(Source data)

-- -- --

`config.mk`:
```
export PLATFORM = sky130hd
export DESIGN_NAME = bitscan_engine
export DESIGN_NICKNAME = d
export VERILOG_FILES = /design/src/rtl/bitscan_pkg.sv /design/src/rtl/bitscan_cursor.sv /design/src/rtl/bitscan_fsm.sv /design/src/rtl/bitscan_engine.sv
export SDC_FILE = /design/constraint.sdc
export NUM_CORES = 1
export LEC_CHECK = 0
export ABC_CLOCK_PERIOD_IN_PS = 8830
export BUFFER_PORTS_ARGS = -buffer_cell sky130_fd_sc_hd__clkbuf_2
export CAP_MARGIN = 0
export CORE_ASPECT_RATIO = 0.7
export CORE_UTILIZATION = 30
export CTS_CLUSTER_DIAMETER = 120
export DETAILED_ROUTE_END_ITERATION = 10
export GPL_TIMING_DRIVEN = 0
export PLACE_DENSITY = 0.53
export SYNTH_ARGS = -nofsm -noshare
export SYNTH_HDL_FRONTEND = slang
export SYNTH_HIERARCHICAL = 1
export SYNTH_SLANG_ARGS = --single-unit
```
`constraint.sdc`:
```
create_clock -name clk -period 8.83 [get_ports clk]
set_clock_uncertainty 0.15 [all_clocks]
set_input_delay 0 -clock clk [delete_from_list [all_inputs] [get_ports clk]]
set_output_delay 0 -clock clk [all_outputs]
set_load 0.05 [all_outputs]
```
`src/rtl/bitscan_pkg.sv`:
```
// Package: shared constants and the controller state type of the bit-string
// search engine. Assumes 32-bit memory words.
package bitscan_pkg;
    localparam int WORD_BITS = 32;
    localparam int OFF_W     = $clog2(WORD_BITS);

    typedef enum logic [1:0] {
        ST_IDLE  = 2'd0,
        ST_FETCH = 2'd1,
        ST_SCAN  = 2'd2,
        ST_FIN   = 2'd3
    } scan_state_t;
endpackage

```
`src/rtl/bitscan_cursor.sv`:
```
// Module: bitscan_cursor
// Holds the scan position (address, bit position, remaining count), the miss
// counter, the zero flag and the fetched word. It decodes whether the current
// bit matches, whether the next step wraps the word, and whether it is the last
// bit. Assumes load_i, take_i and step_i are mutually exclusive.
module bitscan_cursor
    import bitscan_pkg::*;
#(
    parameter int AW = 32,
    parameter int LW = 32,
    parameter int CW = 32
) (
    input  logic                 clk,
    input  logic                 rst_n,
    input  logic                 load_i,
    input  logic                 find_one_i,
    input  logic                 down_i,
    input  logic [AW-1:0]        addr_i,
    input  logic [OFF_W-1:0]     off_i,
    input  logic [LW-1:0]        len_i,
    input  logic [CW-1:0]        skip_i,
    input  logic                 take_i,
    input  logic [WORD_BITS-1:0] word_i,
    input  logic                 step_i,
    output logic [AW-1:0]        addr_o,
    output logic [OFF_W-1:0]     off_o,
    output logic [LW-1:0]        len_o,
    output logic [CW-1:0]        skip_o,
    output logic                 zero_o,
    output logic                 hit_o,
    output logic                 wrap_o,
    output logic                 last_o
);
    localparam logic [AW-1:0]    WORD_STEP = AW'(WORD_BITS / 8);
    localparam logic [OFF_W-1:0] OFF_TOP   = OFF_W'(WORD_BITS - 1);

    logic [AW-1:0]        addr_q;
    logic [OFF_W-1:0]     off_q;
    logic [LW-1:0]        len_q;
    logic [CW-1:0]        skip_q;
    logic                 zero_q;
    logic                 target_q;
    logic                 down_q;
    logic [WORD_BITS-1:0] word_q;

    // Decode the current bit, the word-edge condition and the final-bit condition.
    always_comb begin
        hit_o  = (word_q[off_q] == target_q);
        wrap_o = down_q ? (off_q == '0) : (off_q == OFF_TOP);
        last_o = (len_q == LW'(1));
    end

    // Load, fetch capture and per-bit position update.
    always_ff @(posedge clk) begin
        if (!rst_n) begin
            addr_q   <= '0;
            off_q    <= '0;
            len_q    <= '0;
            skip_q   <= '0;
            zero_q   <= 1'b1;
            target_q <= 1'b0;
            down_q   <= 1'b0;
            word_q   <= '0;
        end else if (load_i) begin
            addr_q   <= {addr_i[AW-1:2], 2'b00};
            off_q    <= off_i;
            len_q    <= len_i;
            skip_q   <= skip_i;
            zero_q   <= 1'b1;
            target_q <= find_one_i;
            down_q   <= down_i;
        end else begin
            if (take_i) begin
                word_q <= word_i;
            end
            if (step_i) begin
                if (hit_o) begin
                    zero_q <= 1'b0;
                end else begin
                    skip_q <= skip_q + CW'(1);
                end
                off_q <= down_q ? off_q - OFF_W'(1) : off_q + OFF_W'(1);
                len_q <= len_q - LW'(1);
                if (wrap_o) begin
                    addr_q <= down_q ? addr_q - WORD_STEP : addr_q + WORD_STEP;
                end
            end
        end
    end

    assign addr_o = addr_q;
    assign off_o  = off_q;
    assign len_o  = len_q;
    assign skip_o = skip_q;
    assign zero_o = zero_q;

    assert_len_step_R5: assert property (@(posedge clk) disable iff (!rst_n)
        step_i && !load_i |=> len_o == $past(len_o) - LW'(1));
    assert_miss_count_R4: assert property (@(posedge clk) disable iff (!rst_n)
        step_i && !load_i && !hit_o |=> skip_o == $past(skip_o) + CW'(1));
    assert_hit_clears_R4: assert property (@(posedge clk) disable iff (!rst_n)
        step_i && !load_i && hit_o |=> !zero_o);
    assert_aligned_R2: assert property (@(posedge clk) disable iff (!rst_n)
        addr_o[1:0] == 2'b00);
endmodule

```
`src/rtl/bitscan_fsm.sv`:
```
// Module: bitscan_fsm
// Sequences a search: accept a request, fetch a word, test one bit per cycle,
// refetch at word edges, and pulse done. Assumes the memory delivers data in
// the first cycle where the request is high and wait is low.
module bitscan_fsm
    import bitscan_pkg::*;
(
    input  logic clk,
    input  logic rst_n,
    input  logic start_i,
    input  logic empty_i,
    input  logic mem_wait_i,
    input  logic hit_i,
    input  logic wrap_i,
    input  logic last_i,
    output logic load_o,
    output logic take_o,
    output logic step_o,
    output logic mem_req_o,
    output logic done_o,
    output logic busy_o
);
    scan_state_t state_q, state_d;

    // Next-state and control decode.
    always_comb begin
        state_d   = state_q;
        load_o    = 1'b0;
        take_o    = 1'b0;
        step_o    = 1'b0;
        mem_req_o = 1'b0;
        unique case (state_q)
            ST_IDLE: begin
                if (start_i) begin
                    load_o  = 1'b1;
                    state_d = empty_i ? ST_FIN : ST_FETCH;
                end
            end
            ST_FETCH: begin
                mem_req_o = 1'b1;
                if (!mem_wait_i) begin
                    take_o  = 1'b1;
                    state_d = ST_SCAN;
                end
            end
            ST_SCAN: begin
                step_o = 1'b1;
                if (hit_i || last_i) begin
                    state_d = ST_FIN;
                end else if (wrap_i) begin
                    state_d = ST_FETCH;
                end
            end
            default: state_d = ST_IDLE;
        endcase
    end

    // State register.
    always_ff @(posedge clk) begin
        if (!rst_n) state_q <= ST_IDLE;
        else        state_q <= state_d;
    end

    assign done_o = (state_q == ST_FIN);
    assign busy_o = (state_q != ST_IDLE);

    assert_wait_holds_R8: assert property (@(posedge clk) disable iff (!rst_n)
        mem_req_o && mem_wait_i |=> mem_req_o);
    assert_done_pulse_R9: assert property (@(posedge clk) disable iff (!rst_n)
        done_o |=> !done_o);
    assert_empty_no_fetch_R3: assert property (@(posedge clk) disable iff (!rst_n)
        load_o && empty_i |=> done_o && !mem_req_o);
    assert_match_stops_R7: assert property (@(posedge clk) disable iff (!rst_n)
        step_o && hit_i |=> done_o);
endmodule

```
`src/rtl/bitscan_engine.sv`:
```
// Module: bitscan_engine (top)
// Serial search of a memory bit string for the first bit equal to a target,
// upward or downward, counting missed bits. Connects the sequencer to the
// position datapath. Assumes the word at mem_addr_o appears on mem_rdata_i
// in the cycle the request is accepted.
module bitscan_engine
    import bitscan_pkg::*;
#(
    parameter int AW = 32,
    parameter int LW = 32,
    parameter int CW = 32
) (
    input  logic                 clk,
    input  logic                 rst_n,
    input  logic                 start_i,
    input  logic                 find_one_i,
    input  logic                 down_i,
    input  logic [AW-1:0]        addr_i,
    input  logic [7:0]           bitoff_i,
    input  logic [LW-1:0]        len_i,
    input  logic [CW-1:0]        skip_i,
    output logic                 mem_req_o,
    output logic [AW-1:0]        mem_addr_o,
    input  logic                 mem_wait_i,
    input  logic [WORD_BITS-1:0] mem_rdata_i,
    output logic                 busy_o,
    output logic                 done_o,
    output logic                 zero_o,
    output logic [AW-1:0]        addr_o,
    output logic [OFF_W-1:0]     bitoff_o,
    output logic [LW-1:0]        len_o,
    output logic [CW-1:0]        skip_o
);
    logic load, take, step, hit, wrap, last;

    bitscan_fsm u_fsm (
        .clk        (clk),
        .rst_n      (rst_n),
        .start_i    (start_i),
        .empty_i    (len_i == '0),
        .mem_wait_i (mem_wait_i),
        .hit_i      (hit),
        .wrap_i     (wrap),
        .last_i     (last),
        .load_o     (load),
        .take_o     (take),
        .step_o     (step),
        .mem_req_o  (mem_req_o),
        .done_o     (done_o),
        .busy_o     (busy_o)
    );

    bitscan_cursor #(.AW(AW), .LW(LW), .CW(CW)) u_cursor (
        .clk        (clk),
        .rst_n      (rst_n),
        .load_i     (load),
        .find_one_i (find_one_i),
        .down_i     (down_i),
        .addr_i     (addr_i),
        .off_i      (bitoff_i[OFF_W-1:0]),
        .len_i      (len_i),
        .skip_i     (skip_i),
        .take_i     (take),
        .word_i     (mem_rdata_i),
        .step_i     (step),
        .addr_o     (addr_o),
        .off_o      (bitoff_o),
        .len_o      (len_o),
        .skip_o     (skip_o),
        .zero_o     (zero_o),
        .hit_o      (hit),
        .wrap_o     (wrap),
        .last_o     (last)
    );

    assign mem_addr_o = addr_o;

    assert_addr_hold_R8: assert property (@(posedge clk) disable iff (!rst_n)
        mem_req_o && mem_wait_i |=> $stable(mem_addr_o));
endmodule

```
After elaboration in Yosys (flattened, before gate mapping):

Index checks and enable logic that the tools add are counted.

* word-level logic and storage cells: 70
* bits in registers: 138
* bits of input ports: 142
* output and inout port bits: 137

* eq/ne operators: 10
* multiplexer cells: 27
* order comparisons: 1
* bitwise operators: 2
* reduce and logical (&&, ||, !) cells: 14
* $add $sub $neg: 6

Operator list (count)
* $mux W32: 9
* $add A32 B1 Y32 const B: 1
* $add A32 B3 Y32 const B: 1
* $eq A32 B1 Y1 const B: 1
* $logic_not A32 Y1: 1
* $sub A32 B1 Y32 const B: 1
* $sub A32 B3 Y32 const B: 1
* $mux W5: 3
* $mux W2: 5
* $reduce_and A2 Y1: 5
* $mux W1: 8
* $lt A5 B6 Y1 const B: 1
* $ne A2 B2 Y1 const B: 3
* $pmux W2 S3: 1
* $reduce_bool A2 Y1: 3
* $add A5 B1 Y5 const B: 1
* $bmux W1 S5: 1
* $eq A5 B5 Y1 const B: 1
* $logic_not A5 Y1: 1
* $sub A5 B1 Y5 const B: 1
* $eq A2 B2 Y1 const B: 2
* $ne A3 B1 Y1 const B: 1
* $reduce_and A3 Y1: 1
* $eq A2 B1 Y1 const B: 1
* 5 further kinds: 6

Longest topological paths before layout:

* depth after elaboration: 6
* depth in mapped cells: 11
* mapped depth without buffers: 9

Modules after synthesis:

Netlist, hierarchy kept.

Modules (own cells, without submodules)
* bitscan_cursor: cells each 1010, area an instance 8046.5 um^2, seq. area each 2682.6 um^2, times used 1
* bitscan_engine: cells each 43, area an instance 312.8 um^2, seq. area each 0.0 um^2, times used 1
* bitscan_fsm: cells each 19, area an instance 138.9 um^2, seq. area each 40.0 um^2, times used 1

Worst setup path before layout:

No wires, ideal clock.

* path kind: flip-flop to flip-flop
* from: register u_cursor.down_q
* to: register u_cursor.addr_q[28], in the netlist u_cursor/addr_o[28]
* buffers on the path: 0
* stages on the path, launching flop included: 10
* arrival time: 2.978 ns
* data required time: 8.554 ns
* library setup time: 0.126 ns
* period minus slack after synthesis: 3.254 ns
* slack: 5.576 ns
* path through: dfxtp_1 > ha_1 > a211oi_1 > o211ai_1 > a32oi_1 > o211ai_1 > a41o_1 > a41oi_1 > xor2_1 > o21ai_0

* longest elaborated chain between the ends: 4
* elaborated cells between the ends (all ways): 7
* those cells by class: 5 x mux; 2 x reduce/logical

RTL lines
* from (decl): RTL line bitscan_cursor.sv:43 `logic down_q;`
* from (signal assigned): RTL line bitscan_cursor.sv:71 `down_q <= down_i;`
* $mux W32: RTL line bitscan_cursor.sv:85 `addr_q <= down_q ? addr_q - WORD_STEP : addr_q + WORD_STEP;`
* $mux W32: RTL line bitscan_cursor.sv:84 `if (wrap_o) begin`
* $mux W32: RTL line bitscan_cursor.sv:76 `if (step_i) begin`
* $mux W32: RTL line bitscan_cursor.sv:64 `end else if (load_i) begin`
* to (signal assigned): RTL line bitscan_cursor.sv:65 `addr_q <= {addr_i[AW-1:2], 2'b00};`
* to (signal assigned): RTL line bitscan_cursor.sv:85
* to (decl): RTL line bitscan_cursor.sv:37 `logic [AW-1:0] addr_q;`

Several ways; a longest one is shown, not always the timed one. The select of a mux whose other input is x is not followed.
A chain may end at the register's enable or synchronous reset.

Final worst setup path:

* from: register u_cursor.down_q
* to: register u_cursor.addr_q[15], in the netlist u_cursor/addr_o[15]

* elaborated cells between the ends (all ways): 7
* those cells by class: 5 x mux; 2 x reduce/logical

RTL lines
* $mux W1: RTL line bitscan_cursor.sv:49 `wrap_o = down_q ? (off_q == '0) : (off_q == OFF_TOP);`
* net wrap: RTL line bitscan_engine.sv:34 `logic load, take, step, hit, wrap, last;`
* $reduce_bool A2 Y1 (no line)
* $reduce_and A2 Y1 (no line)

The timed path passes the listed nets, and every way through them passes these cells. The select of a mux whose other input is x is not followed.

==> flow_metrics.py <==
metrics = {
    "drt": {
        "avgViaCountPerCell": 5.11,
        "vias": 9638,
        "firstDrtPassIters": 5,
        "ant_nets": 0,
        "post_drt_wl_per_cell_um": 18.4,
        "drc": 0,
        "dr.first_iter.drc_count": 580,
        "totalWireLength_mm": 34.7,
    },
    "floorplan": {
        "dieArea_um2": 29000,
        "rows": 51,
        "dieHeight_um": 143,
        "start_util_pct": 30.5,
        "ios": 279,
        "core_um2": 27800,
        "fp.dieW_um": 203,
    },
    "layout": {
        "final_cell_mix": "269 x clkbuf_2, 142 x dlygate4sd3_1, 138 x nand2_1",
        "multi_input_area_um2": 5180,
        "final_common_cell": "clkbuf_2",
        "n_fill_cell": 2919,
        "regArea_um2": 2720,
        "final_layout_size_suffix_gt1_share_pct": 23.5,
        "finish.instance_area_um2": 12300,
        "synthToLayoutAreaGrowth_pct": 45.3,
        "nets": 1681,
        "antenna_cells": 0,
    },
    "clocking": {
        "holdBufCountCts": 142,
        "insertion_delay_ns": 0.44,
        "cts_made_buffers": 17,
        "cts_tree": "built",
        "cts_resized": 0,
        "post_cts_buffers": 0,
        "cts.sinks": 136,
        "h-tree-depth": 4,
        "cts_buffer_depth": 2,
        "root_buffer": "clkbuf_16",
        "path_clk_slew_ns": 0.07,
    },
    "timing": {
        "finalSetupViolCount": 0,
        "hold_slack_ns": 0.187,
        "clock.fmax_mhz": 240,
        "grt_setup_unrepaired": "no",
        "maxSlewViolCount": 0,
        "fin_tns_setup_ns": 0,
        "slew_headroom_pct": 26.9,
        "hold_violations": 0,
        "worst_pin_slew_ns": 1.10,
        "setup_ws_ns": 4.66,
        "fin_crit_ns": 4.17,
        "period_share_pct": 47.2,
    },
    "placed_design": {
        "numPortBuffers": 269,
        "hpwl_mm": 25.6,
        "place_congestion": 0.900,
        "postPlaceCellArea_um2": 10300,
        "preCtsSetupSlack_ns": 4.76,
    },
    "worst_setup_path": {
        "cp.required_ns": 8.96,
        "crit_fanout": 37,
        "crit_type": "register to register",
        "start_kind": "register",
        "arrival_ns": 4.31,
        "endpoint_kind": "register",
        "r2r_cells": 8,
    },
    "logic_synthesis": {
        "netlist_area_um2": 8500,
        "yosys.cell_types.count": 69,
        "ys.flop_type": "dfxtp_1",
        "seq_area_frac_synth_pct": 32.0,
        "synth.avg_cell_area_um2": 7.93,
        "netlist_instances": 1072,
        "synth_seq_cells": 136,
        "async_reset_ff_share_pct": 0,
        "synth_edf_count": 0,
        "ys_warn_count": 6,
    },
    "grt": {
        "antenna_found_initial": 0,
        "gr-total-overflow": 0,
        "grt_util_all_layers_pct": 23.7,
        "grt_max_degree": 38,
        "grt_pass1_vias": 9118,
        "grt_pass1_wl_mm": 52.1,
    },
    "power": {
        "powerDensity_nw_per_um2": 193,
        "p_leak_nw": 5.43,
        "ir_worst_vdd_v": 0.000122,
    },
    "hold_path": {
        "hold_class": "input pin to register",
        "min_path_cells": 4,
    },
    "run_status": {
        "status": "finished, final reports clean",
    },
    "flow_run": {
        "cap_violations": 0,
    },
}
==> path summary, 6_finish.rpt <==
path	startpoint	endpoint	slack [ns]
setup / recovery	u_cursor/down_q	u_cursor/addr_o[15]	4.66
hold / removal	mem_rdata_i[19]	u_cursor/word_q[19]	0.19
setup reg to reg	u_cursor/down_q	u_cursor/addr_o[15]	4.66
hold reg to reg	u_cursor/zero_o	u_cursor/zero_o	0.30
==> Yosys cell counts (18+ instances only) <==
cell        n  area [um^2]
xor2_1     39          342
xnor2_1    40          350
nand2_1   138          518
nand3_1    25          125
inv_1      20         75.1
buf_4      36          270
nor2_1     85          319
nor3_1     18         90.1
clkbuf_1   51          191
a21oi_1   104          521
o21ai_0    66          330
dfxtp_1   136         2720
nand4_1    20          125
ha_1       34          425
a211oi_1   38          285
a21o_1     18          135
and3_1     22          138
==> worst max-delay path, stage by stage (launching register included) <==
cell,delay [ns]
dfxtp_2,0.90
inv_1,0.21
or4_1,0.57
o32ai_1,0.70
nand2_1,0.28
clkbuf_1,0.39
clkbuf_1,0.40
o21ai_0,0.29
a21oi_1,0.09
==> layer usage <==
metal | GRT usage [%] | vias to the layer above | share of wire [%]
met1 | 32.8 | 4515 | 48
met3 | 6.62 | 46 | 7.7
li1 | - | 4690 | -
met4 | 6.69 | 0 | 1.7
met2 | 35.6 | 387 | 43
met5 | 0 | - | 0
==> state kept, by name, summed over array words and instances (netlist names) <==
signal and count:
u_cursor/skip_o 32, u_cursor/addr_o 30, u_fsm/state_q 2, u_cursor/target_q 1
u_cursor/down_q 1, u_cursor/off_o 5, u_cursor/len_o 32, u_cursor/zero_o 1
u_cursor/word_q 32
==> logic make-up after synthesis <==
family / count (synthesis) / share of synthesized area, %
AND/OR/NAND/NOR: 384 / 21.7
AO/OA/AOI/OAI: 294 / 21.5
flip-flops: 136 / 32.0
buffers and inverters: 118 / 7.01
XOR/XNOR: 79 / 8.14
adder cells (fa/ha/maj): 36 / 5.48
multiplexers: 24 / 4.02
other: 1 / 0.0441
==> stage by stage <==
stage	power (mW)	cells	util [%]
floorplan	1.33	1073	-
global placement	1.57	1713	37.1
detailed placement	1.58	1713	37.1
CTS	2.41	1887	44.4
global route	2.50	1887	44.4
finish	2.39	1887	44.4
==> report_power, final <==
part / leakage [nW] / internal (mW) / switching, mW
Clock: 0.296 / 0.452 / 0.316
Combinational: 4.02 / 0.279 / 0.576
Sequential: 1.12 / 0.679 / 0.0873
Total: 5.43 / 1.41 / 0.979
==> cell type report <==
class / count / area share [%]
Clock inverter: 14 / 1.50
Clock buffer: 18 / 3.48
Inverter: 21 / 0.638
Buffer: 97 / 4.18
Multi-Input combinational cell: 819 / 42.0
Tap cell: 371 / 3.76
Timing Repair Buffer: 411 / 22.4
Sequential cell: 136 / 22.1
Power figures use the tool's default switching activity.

-- -- --

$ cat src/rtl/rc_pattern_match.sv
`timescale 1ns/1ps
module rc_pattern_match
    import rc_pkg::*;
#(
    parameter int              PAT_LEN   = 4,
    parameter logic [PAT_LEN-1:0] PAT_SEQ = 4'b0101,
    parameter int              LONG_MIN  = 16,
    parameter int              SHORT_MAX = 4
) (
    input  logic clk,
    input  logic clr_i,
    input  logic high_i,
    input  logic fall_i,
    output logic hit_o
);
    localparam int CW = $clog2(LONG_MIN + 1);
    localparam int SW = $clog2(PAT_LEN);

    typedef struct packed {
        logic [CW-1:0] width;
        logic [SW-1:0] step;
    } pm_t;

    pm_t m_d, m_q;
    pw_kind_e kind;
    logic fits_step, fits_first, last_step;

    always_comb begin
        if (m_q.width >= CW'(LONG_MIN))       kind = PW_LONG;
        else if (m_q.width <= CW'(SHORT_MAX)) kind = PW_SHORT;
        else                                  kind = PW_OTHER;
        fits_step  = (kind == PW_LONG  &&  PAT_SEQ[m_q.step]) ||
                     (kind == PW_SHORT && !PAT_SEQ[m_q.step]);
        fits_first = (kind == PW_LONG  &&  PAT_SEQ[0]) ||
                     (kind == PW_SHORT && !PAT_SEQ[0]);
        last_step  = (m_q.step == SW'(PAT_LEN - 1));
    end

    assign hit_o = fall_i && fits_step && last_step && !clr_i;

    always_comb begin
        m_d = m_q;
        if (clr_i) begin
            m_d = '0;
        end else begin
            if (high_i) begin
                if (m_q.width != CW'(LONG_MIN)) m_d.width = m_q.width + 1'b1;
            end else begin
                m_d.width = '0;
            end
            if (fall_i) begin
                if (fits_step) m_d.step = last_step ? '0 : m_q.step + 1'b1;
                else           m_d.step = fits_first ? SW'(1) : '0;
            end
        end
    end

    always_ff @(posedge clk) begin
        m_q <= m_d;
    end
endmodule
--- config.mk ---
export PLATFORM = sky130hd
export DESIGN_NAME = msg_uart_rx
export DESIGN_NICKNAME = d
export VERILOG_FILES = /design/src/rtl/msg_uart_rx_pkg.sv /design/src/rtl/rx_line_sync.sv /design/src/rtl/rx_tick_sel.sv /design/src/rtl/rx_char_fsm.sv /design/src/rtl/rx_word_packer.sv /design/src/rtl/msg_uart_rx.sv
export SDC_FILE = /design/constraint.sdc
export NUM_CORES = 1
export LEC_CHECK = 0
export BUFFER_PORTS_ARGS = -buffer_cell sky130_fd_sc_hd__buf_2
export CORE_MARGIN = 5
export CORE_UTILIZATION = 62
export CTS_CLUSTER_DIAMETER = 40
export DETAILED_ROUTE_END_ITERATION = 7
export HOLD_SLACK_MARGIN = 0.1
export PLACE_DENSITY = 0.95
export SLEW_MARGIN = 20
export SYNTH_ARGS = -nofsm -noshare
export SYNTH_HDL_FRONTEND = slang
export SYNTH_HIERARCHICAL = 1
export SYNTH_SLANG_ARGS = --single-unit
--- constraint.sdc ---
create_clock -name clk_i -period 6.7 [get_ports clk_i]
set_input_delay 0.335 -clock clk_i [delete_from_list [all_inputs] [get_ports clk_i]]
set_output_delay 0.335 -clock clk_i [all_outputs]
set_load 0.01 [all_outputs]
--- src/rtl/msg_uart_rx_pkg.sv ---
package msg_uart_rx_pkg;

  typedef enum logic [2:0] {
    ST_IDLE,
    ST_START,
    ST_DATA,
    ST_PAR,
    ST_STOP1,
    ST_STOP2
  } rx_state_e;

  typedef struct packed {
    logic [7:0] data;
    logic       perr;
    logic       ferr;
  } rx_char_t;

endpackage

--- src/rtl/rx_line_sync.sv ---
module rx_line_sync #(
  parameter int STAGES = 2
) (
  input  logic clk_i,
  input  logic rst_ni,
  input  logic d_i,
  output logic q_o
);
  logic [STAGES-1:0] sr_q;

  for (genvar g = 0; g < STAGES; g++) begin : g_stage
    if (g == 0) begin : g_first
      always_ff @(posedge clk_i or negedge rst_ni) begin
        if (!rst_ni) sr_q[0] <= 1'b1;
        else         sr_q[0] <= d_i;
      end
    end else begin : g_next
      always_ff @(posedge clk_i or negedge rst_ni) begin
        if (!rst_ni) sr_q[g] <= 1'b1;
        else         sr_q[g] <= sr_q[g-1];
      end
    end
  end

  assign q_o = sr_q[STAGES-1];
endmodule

-- -- --

Work task
All that is wanted is a faithful reproduction of the line above with "Y1 const B: 3", the line with "slack: 5.576 ns", and every line in between.

Solution to the exercise
* $ne A2 B2 Y1 const B: 3
* $pmux W2 S3: 1
* $reduce_bool A2 Y1: 3
* $add A5 B1 Y5 const B: 1
* $bmux W1 S5: 1
* $eq A5 B5 Y1 const B: 1
* $logic_not A5 Y1: 1
* $sub A5 B1 Y5 const B: 1
* $eq A2 B2 Y1 const B: 2
* $ne A3 B1 Y1 const B: 1
* $reduce_and A3 Y1: 1
* $eq A2 B1 Y1 const B: 1
* 5 further kinds: 6

Longest topological paths before layout:

* depth after elaboration: 6
* depth in mapped cells: 11
* mapped depth without buffers: 9

Modules after synthesis:

Netlist, hierarchy kept.

Modules (own cells, without submodules)
* bitscan_cursor: cells each 1010, area an instance 8046.5 um^2, seq. area each 2682.6 um^2, times used 1
* bitscan_engine: cells each 43, area an instance 312.8 um^2, seq. area each 0.0 um^2, times used 1
* bitscan_fsm: cells each 19, area an instance 138.9 um^2, seq. area each 40.0 um^2, times used 1

Worst setup path before layout:

No wires, ideal clock.

* path kind: flip-flop to flip-flop
* from: register u_cursor.down_q
* to: register u_cursor.addr_q[28], in the netlist u_cursor/addr_o[28]
* buffers on the path: 0
* stages on the path, launching flop included: 10
* arrival time: 2.978 ns
* data required time: 8.554 ns
* library setup time: 0.126 ns
* period minus slack after synthesis: 3.254 ns
* slack: 5.576 ns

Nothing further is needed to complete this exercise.